What happened?
Between 17:24 and 18:45 UTC on 18 March 2025, a subset of customers may have experienced network connectivity issues with resources hosted in the West Europe region. We determined that only inter-region traffic - meaning traffic moving to or from other Azure regions and West Europe - was affected. ExpressRoute and Internet traffic were not impacted.
What went wrong and why?
From as early as 09:02 UTC, we were engaged on incidents, where we were mitigating multiple failures with some of our networking devices across multiple regions in which Wide Area Netowrk (WAN) routers were failing to renew their certificates.

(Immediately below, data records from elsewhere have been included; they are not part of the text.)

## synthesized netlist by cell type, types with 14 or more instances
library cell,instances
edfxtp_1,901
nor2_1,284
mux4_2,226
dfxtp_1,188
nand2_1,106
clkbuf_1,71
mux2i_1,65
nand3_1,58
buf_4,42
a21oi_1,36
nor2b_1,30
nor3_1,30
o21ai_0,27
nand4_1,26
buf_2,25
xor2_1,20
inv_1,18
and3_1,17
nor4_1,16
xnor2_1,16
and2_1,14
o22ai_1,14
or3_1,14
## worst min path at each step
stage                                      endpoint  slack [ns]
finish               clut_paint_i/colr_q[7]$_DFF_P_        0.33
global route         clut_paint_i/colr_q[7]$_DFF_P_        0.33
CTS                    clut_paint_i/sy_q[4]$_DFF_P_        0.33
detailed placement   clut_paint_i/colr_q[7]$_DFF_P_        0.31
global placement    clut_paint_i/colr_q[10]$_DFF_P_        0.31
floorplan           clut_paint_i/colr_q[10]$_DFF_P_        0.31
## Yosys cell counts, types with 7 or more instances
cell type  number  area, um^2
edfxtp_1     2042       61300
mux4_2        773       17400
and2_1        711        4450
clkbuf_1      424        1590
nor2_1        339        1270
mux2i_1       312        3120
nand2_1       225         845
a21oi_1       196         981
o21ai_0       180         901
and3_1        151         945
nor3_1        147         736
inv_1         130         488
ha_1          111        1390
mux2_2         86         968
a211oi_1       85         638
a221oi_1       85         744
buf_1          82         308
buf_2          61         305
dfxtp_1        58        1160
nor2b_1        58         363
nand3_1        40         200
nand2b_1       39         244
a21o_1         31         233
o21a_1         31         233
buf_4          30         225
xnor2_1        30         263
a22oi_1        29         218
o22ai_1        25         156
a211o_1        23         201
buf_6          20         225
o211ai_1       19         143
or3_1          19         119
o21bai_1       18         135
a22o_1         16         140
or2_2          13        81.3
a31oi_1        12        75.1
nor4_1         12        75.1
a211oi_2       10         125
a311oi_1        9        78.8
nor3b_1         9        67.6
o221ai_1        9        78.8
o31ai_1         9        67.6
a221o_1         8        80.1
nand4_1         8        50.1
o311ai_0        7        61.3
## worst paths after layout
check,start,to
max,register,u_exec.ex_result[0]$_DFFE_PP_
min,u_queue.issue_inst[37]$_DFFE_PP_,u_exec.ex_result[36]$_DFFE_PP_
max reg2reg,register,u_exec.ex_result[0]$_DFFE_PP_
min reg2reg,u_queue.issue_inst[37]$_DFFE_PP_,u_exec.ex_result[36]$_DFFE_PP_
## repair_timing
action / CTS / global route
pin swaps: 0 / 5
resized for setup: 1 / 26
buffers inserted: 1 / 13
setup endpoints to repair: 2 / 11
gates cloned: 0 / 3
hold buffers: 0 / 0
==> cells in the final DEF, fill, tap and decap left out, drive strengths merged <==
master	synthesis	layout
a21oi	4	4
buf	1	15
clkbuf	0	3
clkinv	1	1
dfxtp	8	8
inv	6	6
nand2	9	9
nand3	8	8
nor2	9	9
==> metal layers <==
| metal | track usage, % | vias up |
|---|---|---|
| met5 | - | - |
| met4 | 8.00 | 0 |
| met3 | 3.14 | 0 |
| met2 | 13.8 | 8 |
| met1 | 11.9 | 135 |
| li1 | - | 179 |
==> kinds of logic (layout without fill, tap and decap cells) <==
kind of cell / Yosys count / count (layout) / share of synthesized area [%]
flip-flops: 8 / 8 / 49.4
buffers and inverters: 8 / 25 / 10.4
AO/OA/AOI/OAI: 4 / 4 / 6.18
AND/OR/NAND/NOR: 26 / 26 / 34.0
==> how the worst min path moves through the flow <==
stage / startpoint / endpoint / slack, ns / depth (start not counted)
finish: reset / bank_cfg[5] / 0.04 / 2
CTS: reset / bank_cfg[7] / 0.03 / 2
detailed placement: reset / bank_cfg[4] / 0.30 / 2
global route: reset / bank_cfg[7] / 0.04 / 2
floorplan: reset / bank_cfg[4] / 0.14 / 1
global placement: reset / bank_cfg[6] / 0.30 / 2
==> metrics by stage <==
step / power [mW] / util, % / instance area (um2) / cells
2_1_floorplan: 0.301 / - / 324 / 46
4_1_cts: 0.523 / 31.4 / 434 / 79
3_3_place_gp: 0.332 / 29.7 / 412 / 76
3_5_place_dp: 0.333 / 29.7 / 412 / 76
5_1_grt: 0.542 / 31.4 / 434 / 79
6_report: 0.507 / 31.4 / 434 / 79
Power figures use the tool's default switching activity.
$ cat config.mk
export PLATFORM = sky130hd
export DESIGN_NAME = stripe_router
export DESIGN_NICKNAME = d
export VERILOG_FILES = /design/src/source/stripe_pkg.sv /design/src/source/stripe_router.sv
export VERILOG_INCLUDE_DIRS = /design/src /design/src/source
export SDC_FILE = /design/constraint.sdc
export NUM_CORES = 1
export LEC_CHECK = 0
export BUFFER_PORTS_ARGS = -buffer_cell sky130_fd_sc_hd__buf_4
export CORE_UTILIZATION = 28
export CTS_BUF_LIST = sky130_fd_sc_hd__clkbuf_4 sky130_fd_sc_hd__clkbuf_8
export DETAILED_ROUTE_END_ITERATION = 7
export GPL_ROUTABILITY_DRIVEN = 0
export PLACE_DENSITY = 0.82
export SLEW_MARGIN = 10
export SYNTH_ARGS = -nofsm -noshare
export SYNTH_HDL_FRONTEND = slang
export SYNTH_SLANG_ARGS = --single-unit
$ cat constraint.sdc
create_clock -name axi_clk -period 2.4 [get_ports axi_clk]
set_clock_uncertainty 0.1 [all_clocks]
set_input_delay 0.72 -clock axi_clk [delete_from_list [all_inputs] [get_ports axi_clk]]
set_output_delay 0.72 -clock axi_clk [all_outputs]
set_load 0.1 [all_outputs]
$ cat src/source/stripe_macros.svh
`ifndef STRIPE_MACROS_SVH
`define STRIPE_MACROS_SVH

// Number of word banks. Must be a power of two and at least two
`define STRIPE_NUM_S 2

// Byte address width of the manager port
`define STRIPE_ADDR_WIDTH 20

// Data word width and its byte strobe
`define STRIPE_DATA_WIDTH 16
`define STRIPE_STRB_WIDTH ((`STRIPE_DATA_WIDTH + 7) / 8)

// Writes that may be in flight at once
`define STRIPE_QUEUE_DEPTH 2

// A 3-bit field gives a response delay of 0 to 7 cycles
`define STRIPE_DELAY_WIDTH 3

`endif
$ cat src/source/stripe_pkg.sv
`include "stripe_macros.svh"

package stripe_pkg;

  // From the bottom up, an address is byte offset, bank index, then row
  localparam int offset_bits = $clog2(`STRIPE_STRB_WIDTH);
  localparam int sel_bits = $clog2(`STRIPE_NUM_S);
  localparam int row_bits = `STRIPE_ADDR_WIDTH - sel_bits - offset_bits;

  typedef logic [sel_bits-1:0] bank_sel_t;

  typedef struct packed {
    logic [row_bits-1:0]    row;
    bank_sel_t              bank;
    logic [offset_bits-1:0] offset;
  } stripe_addr_fields_t;

  // Consecutive words land on consecutive banks because bank sits right above the offset
  typedef union packed {
    logic [`STRIPE_ADDR_WIDTH-1:0] flat;
    stripe_addr_fields_t           fields;
  } stripe_addr_u;

  typedef struct packed {
    stripe_addr_u addr;
  } aw_chan_t;

  typedef struct packed {
    logic [`STRIPE_DATA_WIDTH-1:0] data;
    logic [`STRIPE_STRB_WIDTH-1:0] strb;
  } w_chan_t;

  typedef struct packed {
    logic [1:0] resp;
  } b_chan_t;

  typedef struct packed {
    logic                           protect;
    logic [`STRIPE_DELAY_WIDTH-1:0] delay;
  } bank_cfg_t;

  typedef struct packed {
    logic                           strobe;
    bank_sel_t                      bank;
    logic                           protect;
    logic [`STRIPE_DELAY_WIDTH-1:0] delay;
  } cfg_write_t;

  localparam logic [1:0] resp_okay = 2'b00;
  localparam logic [1:0] resp_slverr = 2'b10;

endpackage
`config.mk`:
```
export PLATFORM = sky130hd
export DESIGN_NAME = stripe_writer
export DESIGN_NICKNAME = d
export VERILOG_FILES = /design/src/source/stripe_pkg.sv /design/src/source/stripe_writer.sv
export VERILOG_INCLUDE_DIRS = /design/src /design/src/source
export SDC_FILE = /design/constraint.sdc
export NUM_CORES = 1
export LEC_CHECK = 0
export ABC_AREA = 1
export BUFFER_PORTS_ARGS = -buffer_cell sky130_fd_sc_hd__buf_2
export CORE_MARGIN = 3
export CORE_UTILIZATION = 25
export CTS_CLUSTER_DIAMETER = 80
export DETAILED_ROUTE_END_ITERATION = 7
export PLACE_DENSITY = 0.53
export SYNTH_ARGS = -nofsm -noshare
export SYNTH_HDL_FRONTEND = slang
export SYNTH_SLANG_ARGS = --single-unit
```
`constraint.sdc`:
```
create_clock -name axi_clk -period 3 [get_ports axi_clk]
set_clock_uncertainty 0.05 [all_clocks]
set_input_delay 0.3 -clock axi_clk [delete_from_list [all_inputs] [get_ports axi_clk]]
set_output_delay 0.3 -clock axi_clk [all_outputs]
set_load 0.01 [all_outputs]
```
[config.mk]
export PLATFORM = sky130hd
export DESIGN_NAME = datapath_top
export DESIGN_NICKNAME = d
export VERILOG_FILES = /design/src/regfile_pkg.sv /design/src/datapath_pkg.sv /design/src/datapath_top.sv /design/src/datapath_sequencer.sv /design/src/alu.sv /design/src/register_file.sv /design/src/hct74670.sv
export VERILOG_INCLUDE_DIRS = /design/src
export SDC_FILE = /design/constraint.sdc
export NUM_CORES = 1
export LEC_CHECK = 0
export BUFFER_PORTS_ARGS = -buffer_cell sky130_fd_sc_hd__buf_2
export CORE_MARGIN = 2
export CORE_UTILIZATION = 35
export CTS_BUF_LIST = sky130_fd_sc_hd__clkbuf_8 sky130_fd_sc_hd__clkbuf_16
export CTS_CLUSTER_DIAMETER = 120
export DETAILED_ROUTE_END_ITERATION = 10
export SLEW_MARGIN = 20
export SYNTH_ARGS = -nofsm -noshare
export SYNTH_HDL_FRONTEND = slang
export SYNTH_SLANG_ARGS = --single-unit
[constraint.sdc]
create_clock -name _wr_en -period 11.2 [get_ports _wr_en]
set_clock_uncertainty 0.1 [all_clocks]
set_input_delay 2.24 -clock _wr_en [delete_from_list [all_inputs] [get_ports _wr_en]]
set_output_delay 2.24 -clock _wr_en [all_outputs]
set_load 0.005 [all_outputs]
**src/logic/exe_pkg.sv**
```systemverilog
package exe_pkg;

    typedef logic [31:0] word_t;
    typedef logic [4:0]  reg_addr_t;
    typedef logic [15:0] imm_t;
    typedef logic [3:0]  strb_t;
    typedef logic [1:0]  size_t;
    typedef logic [4:0]  excode_t;

    localparam excode_t EX_ADEL = 5'd4;
    localparam excode_t EX_ADES = 5'd5;
    localparam excode_t EX_OV   = 5'd12;

    // access sizes as seen on the memory request
    localparam size_t SIZE_BYTE = 2'd0;
    localparam size_t SIZE_HALF = 2'd1;
    localparam size_t SIZE_WORD = 2'd2;

    typedef enum logic [4:0] {
        OP_ADD, OP_ADDU, OP_SUB, OP_SUBU, OP_SLT, OP_SLTU,
        OP_AND, OP_OR, OP_XOR, OP_NOR, OP_SLL, OP_SRL, OP_SRA, OP_LUI,
        OP_MULT, OP_MULTU, OP_MFHI, OP_MFLO, OP_MTHI, OP_MTLO,
        OP_LB, OP_LH, OP_LW, OP_SB, OP_SH, OP_SW
    } exe_op_t;

    typedef enum logic [1:0] {
        IMM_NONE,
        IMM_SIGNED,
        IMM_ZERO
    } imm_mode_t;

    typedef enum logic [3:0] {
        ALU_ADD, ALU_ADDU, ALU_SUB, ALU_SUBU, ALU_SLT, ALU_SLTU, ALU_AND,
        ALU_OR, ALU_XOR, ALU_NOR, ALU_SLL, ALU_SRL, ALU_SRA, ALU_LUI
    } alu_fn_t;

    typedef struct packed {
        exe_op_t   op;
        imm_mode_t imm_mode;
        word_t     rs_value;
        word_t     rt_value;
        imm_t      imm;
        reg_addr_t dest;
        word_t     pc;
    } exe_cmd_t;

    typedef struct packed {
        alu_fn_t   alu_fn;
        logic      src1_is_sa;
        logic      src2_is_imm;
        logic      imm_signed;
        logic      ov_check;
        logic      mult;
        logic      mult_signed;
        logic      hi_we;
        logic      lo_we;
        logic      res_from_hi;
        logic      res_from_lo;
        logic      mem_re;
        logic      mem_we;
        size_t     mem_size;
        logic      gr_we;
        word_t     rs_value;
        word_t     rt_value;
        imm_t      imm;
        reg_addr_t dest;
        word_t     pc;
    } exe_ctrl_t;

    typedef struct packed {
        word_t     result;
        logic      overflow_ex;
        word_t     rt_value;
        logic      mem_re;
        logic      mem_we;
        size_t     mem_size;
        logic      gr_we;
        reg_addr_t dest;
        word_t     pc;
    } exe_mid_t;

    typedef struct packed {
        word_t     pc;
        reg_addr_t dest;
        logic      gr_we;
        word_t     result;
        logic      ex;
        excode_t   excode;
        word_t     badvaddr;
    } exe_out_t;

    typedef struct packed {
        logic  we;
        size_t size;
        word_t addr;
        strb_t wstrb;
        word_t wdata;
    } mem_req_t;

endpackage

```
**src/logic/exe_alu.sv**
```systemverilog
module exe_alu (
    input  exe_pkg::alu_fn_t alu_fn,
    input  exe_pkg::word_t   src1,
    input  exe_pkg::word_t   src2,
    output exe_pkg::word_t   result,
    output logic             overflow
);

    logic           subtract;
    exe_pkg::word_t add_b;
    logic [32:0]    add_sum;
    exe_pkg::word_t sum;
    logic           carry_out;
    logic           less_signed;
    logic           less_unsigned;
    logic [4:0]     shamt;

    // one adder for add, sub, compares and addresses
    assign subtract = alu_fn inside {exe_pkg::ALU_SUB, exe_pkg::ALU_SUBU,
                                     exe_pkg::ALU_SLT, exe_pkg::ALU_SLTU};
    assign add_b = subtract ? ~src2 : src2;
    assign add_sum = {1'b0, src1} + {1'b0, add_b} + {32'b0, subtract};
    assign sum = add_sum[31:0];
    assign carry_out = add_sum[32];

    // signed overflow of the adder which the caller masks
    assign overflow = (src1[31] == add_b[31]) && (sum[31] != src1[31]);

    assign less_signed = (src1[31] != src2[31]) ? src1[31] : sum[31];
    // no borrow out means src1 >= src2
    assign less_unsigned = !carry_out;

    assign shamt = src1[4:0];

    always_comb begin
        unique case (alu_fn)
            exe_pkg::ALU_ADD, exe_pkg::ALU_ADDU,
            exe_pkg::ALU_SUB, exe_pkg::ALU_SUBU: result = sum;
            exe_pkg::ALU_SLT: result = {31'b0, less_signed};
            exe_pkg::ALU_SLTU: result = {31'b0, less_unsigned};
            exe_pkg::ALU_AND: result = src1 & src2;
            exe_pkg::ALU_OR: result = src1 | src2;
            exe_pkg::ALU_XOR: result = src1 ^ src2;
            exe_pkg::ALU_NOR: result = ~(src1 | src2);
            exe_pkg::ALU_SLL: result = src2 << shamt;
            exe_pkg::ALU_SRL: result = src2 >> shamt;
            exe_pkg::ALU_SRA: result = $unsigned($signed(src2) >>> shamt);
            exe_pkg::ALU_LUI: result = {src2[15:0], 16'b0};
            default: result = sum;
        endcase
    end

endmodule

```
**src/logic/exe_decode.sv**
```systemverilog
module exe_decode (
    input  logic                clk,
    input  logic                reset,
    input  logic                in_valid,
    input  exe_pkg::exe_cmd_t   in_cmd,
    output logic                ctrl_valid,
    output exe_pkg::exe_ctrl_t  ctrl
);

    exe_pkg::exe_ctrl_t ctrl_next;

    always_comb begin
        ctrl_next = '0;
        ctrl_next.rs_value = in_cmd.rs_value;
        ctrl_next.rt_value = in_cmd.rt_value;
        ctrl_next.imm = in_cmd.imm;
        ctrl_next.dest = in_cmd.dest;
        ctrl_next.pc = in_cmd.pc;
        ctrl_next.src2_is_imm = (in_cmd.imm_mode != exe_pkg::IMM_NONE);
        ctrl_next.imm_signed = (in_cmd.imm_mode == exe_pkg::IMM_SIGNED);
        // most operations write a register
        ctrl_next.gr_we = 1'b1;
        ctrl_next.alu_fn = exe_pkg::ALU_ADD;

        unique case (in_cmd.op)
            exe_pkg::OP_ADD: ctrl_next.ov_check = 1'b1;
            exe_pkg::OP_ADDU: ctrl_next.alu_fn = exe_pkg::ALU_ADDU;
            exe_pkg::OP_SUB: begin
                ctrl_next.alu_fn = exe_pkg::ALU_SUB;
                ctrl_next.ov_check = 1'b1;
            end
            exe_pkg::OP_SUBU: ctrl_next.alu_fn = exe_pkg::ALU_SUBU;
            exe_pkg::OP_SLT: ctrl_next.alu_fn = exe_pkg::ALU_SLT;
            exe_pkg::OP_SLTU: ctrl_next.alu_fn = exe_pkg::ALU_SLTU;
            exe_pkg::OP_AND: ctrl_next.alu_fn = exe_pkg::ALU_AND;
            exe_pkg::OP_OR: ctrl_next.alu_fn = exe_pkg::ALU_OR;
            exe_pkg::OP_XOR: ctrl_next.alu_fn = exe_pkg::ALU_XOR;
            exe_pkg::OP_NOR: ctrl_next.alu_fn = exe_pkg::ALU_NOR;
            exe_pkg::OP_SLL, exe_pkg::OP_SRL, exe_pkg::OP_SRA: begin
                // shift rt by the sa field
                ctrl_next.alu_fn = (in_cmd.op == exe_pkg::OP_SLL) ? exe_pkg::ALU_SLL :
                                   (in_cmd.op == exe_pkg::OP_SRL) ? exe_pkg::ALU_SRL :
                                                                    exe_pkg::ALU_SRA;
                ctrl_next.src1_is_sa = 1'b1;
                ctrl_next.src2_is_imm = 1'b0;
            end
            exe_pkg::OP_LUI: begin
                ctrl_next.alu_fn = exe_pkg::ALU_LUI;
                ctrl_next.src2_is_imm = 1'b1;
            end
            exe_pkg::OP_MULT, exe_pkg::OP_MULTU: begin
                ctrl_next.mult = 1'b1;
                ctrl_next.mult_signed = (in_cmd.op == exe_pkg::OP_MULT);
                ctrl_next.hi_we = 1'b1;
                ctrl_next.lo_we = 1'b1;
                ctrl_next.gr_we = 1'b0;
            end
            exe_pkg::OP_MFHI: ctrl_next.res_from_hi = 1'b1;
            exe_pkg::OP_MFLO: ctrl_next.res_from_lo = 1'b1;
            exe_pkg::OP_MTHI: begin
                ctrl_next.hi_we = 1'b1;
                ctrl_next.gr_we = 1'b0;
            end
            exe_pkg::OP_MTLO: begin
                ctrl_next.lo_we = 1'b1;
                ctrl_next.gr_we = 1'b0;
            end
            exe_pkg::OP_LB, exe_pkg::OP_LH, exe_pkg::OP_LW,
            exe_pkg::OP_SB, exe_pkg::OP_SH, exe_pkg::OP_SW: begin
                // address is always rs plus the signed offset
                ctrl_next.src2_is_imm = 1'b1;
                ctrl_next.imm_signed = 1'b1;
                ctrl_next.mem_re = in_cmd.op inside {exe_pkg::OP_LB, exe_pkg::OP_LH,
                                                     exe_pkg::OP_LW};
                ctrl_next.mem_we = !ctrl_next.mem_re;
                ctrl_next.gr_we = ctrl_next.mem_re;
                ctrl_next.mem_size =
                    (in_cmd.op inside {exe_pkg::OP_LB, exe_pkg::OP_SB}) ? exe_pkg::SIZE_BYTE :
                    (in_cmd.op inside {exe_pkg::OP_LH, exe_pkg::OP_SH}) ? exe_pkg::SIZE_HALF :
                                                                          exe_pkg::SIZE_WORD;
            end
            default: ctrl_next.gr_we = 1'b0;
        endcase
    end

    always_ff @(posedge clk) begin
        if (reset) begin
            ctrl_valid <= 1'b0;
        end else begin
            ctrl_valid <= in_valid;
        end
    end

    always_ff @(posedge clk) begin
        if (in_valid) begin
            ctrl <= ctrl_next;
        end
    end

endmodule

```
**src/logic/exe_execute.sv**
```systemverilog
module exe_execute (
    input  logic               clk,
    input  logic               reset,
    input  logic               ctrl_valid,
    input  exe_pkg::exe_ctrl_t ctrl,
    output logic               mid_valid,
    output exe_pkg::exe_mid_t  mid
);

    exe_pkg::word_t     imm_ext;
    exe_pkg::word_t     src1;
    exe_pkg::word_t     src2;
    exe_pkg::word_t     alu_result;
    logic               alu_overflow;
    logic signed [32:0] mul_a;
    logic signed [32:0] mul_b;
    logic signed [63:0] product;
    exe_pkg::word_t     hi;
    exe_pkg::word_t     lo;
    exe_pkg::word_t     hi_next;
    exe_pkg::word_t     lo_next;
    exe_pkg::word_t     result;

    assign imm_ext = ctrl.imm_signed ? {{16{ctrl.imm[15]}}, ctrl.imm} : {16'b0, ctrl.imm};

    assign src1 = ctrl.src1_is_sa ? {27'b0, ctrl.imm[10:6]} : ctrl.rs_value;
    assign src2 = ctrl.src2_is_imm ? imm_ext : ctrl.rt_value;

    exe_alu u_exe_alu (
        .alu_fn   (ctrl.alu_fn),
        .src1     (src1),
        .src2     (src2),
        .result   (alu_result),
        .overflow (alu_overflow)
    );

    // one signed 33x33 multiplier covers mult and multu
    assign mul_a = {ctrl.mult_signed & ctrl.rs_value[31], ctrl.rs_value};
    assign mul_b = {ctrl.mult_signed & ctrl.rt_value[31], ctrl.rt_value};
    assign product = mul_a * mul_b;

    assign hi_next = ctrl.mult ? product[63:32] : ctrl.rs_value;
    assign lo_next = ctrl.mult ? product[31:0] : ctrl.rs_value;

    always_ff @(posedge clk) begin
        if (reset) begin
            hi <= '0;
            lo <= '0;
        end else if (ctrl_valid) begin
            if (ctrl.hi_we) begin
                hi <= hi_next;
            end
            if (ctrl.lo_we) begin
                lo <= lo_next;
            end
        end
    end

    // mult and mt write no register and give zero
    assign result = ctrl.res_from_hi           ? hi :
                    ctrl.res_from_lo           ? lo :
                    (ctrl.hi_we | ctrl.lo_we)  ? '0 :
                                                 alu_result;

    assign mid_valid = ctrl_valid;

    always_comb begin
        mid.result = result;
        mid.overflow_ex = alu_overflow & ctrl.ov_check;
        mid.rt_value = ctrl.rt_value;
        mid.mem_re = ctrl.mem_re;
        mid.mem_we = ctrl.mem_we;
        mid.mem_size = ctrl.mem_size;
        mid.gr_we = ctrl.gr_we;
        mid.dest = ctrl.dest;
        mid.pc = ctrl.pc;
    end

endmodule

```
**src/logic/exe_result.sv**
```systemverilog
module exe_result (
    input  logic              clk,
    input  logic              reset,
    input  logic              mid_valid,
    input  exe_pkg::exe_mid_t mid,
    output logic              out_valid,
    output exe_pkg::exe_out_t out,
    output logic              mem_valid,
    output exe_pkg::mem_req_t mem_req
);

    logic [1:0]        addr_low;
    logic              misaligned;
    logic              adel;
    logic              ades;
    logic              ex;
    exe_pkg::excode_t  excode;
    exe_pkg::strb_t    wstrb;
    exe_pkg::word_t    wdata;
    exe_pkg::exe_out_t out_next;
    exe_pkg::mem_req_t req_next;

    assign addr_low = mid.result[1:0];

    // halves need bit 0 clear and words both low bits clear
    assign misaligned = ((mid.mem_size == exe_pkg::SIZE_HALF) && addr_low[0]) ||
                        ((mid.mem_size == exe_pkg::SIZE_WORD) && (addr_low != 2'b00));

    assign adel = mid.mem_re & misaligned;
    assign ades = mid.mem_we & misaligned;
    assign ex = mid.overflow_ex | adel | ades;

    // overflow takes priority over the address checks
    assign excode = mid.overflow_ex ? exe_pkg::EX_OV :
                    adel            ? exe_pkg::EX_ADEL :
                    ades            ? exe_pkg::EX_ADES :
                                      '0;

    always_comb begin
        wstrb = '0;
        wdata = '0;
        if (mid.mem_we) begin
            unique case (mid.mem_size)
                exe_pkg::SIZE_BYTE: begin
                    wstrb = 4'b0001 << addr_low;
                    wdata = {4{mid.rt_value[7:0]}};
                end
                exe_pkg::SIZE_HALF: begin
                    wstrb = addr_low[1] ? 4'b1100 : 4'b0011;
                    wdata = {2{mid.rt_value[15:0]}};
                end
                default: begin
                    wstrb = 4'b1111;
                    wdata = mid.rt_value;
                end
            endcase
        end
    end

    always_comb begin
        out_next.pc = mid.pc;
        out_next.dest = mid.dest;
        out_next.gr_we = mid.gr_we & ~ex;
        out_next.result = mid.result;
        out_next.ex = ex;
        out_next.excode = excode;
        out_next.badvaddr = (adel | ades) ? mid.result : '0;

        req_next.we = mid.mem_we;
        req_next.size = mid.mem_size;
        req_next.addr = mid.result;
        req_next.wstrb = wstrb;
        req_next.wdata = wdata;
    end

    always_ff @(posedge clk) begin
        if (reset) begin
            out_valid <= 1'b0;
            mem_valid <= 1'b0;
        end else begin
            out_valid <= mid_valid;
            // a faulting access never reaches memory
            mem_valid <= mid_valid & (mid.mem_re | mid.mem_we) & ~ex;
        end
    end

    always_ff @(posedge clk) begin
        if (mid_valid) begin
            out <= out_next;
            mem_req <= req_next;
        end
    end

endmodule

```
**src/logic/exe_stage.sv**
```systemverilog
module exe_stage (
    input  logic              clk,
    input  logic              reset,
    input  logic              in_valid,
    input  exe_pkg::exe_cmd_t in_cmd,
    output logic              out_valid,
    output exe_pkg::exe_out_t out,
    output logic              mem_valid,
    output exe_pkg::mem_req_t mem_req
);

    logic               ctrl_valid;
    exe_pkg::exe_ctrl_t ctrl;
    logic               mid_valid;
    exe_pkg::exe_mid_t  mid;

    // command registered at edge k
    exe_decode u_exe_decode (
        .clk        (clk),
        .reset      (reset),
        .in_valid   (in_valid),
        .in_cmd     (in_cmd),
        .ctrl_valid (ctrl_valid),
        .ctrl       (ctrl)
    );

    // combinational except for HI/LO
    exe_execute u_exe_execute (
        .clk        (clk),
        .reset      (reset),
        .ctrl_valid (ctrl_valid),
        .ctrl       (ctrl),
        .mid_valid  (mid_valid),
        .mid        (mid)
    );

    // result and memory request registered at edge k+1
    exe_result u_exe_result (
        .clk       (clk),
        .reset     (reset),
        .mid_valid (mid_valid),
        .mid       (mid),
        .out_valid (out_valid),
        .out       (out),
        .mem_valid (mem_valid),
        .mem_req   (mem_req)
    );

endmodule

```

These issues were a combination of a decommissioned certificate authority, and a bug affecting agents across a subset of our devices.
Our automated systems create and renew certificates using Certificate Authority (CA) servers. During this event we unearthed an issue where a subset of our agents was susceptible to a renewal bug where it corrupted the working certificate while performing a renewal using the secondary CA server, when the primary CA server was unavailable. This caused the agent to restart continuously.
In West Europe, we engaged on an issue where the agent running on a backbone router was failing to renew its certificate. A backbone router is a crucial component in networks that provides the primary path for data traffic across different segments or parts of a network.
At 17:22 UTC, the automated mitigation initiated the isolation of the unhealthy backbone device from serving traffic. However, at 17:29 UTC, the process was cancelled as it was believed to be related to the non-backbone devices that were failing across West Europe. As this was a backbone device, it should have remained isolated. Consequently, this device was inadvertently brought back into rotation. At 17:24 UTC, this failed renewal led to the agent restarting and putting the router’s forwarding database in an inconsistent state. A forwarding database is a table maintained to efficiently forward packets to their intended destinations. As a result of the inconsistent state, we observed that approximately 25% of inter-region traffic entering and exiting the West Europe region was being erroneously dropped, or blackholed.
Mitigation efforts were delayed by the ongoing response to the decommissioning of the certificate authority and the uncovered bug, which made it difficult for us to broadly assess our monitoring signals. Our efforts were primarily focused on patching devices that serve all Internet and ExpressRoute traffic.
How did we respond?
How are we making incidents like this less likely or less impactful?
How can customers make incidents like this less impactful?
How can we make our incident communications more useful?
You can rate this PIR and provide any feedback using our quick 3-question survey: https://aka.ms/AzPIR/TL8S-TX8
What happened?
Between 17:24 and 18:45 UTC on 18 March 2025, a subset of customers may have experienced network connectivity issues with resources hosted in the West Europe region. We determined that only inter-region traffic - meaning traffic moving to or from other Azure regions to West Europe - was affected. ExpressRoute and internet traffic were not impacted.
What do we know so far?
The issue originated from a service running on the device downloaded incorrect certificate from old certificate server. This led to service restarting and putting device's forwarding database in inconsistent state. We observed that inter-region traffic entering and exiting West Europe was being erroneously discarded.
We identified a specific networking router as the problem. The issue was resolved by updating service configuration to point to new certificate server.
How did we respond?
17:26 UTC on 18 March 2025 –Network connectivity issues were first observed.
17:26 UTC on 18 March 2025 –The issue was detected shortly after the impact started.
18:25 UTC on 18 March 2025 – We determined the issue was due to an incorrect certificate was erroneously downloaded, leading to traffic black-holing.
18:45 UTC on 18 March 2025 – The mitigation was applied by fixing the configuration on the affected routers.
18:45 UTC on 18 March 2025 –Immediately after we made the change we observed recovery the network returned to normal operation.
What happens next?
Between 17:24 and 18:45 UTC on 18 March 2025, a subset of customers may have experienced network connectivity issues with resources hosted in the West Europe region. We determined that only inter-region traffic—meaning traffic moving to or from other Azure regions to West Europe—was affected. ExpressRoute and internet traffic were not impacted.
The issue originated from a service running on the device downloaded incorrect certificate from old certificate server. This led to service restarting and putting device's forwarding database in inconsistent state. We observed that inter-region traffic entering and exiting West Europe was being erroneously discarded.
We identified a specific networking router as the problem. The issue was resolved by updating service configuration to point to new certificate server.
Starting at approximately 17:26 UTC on 18 Match 2025, a subset of customers are experiencing network connectivity issues to resources hosted in West Europe. We have determined that the impact is affecting inter-region traffic, this means traffic traversing an Azure region to or from West Europe, might be affected. We are starting to see recovery.
We can confirm that ExpressRoute, and internet traffic are not impacted.
More information will be provided shortly.
An outage alert is being investigated. More information will be provided as it is known.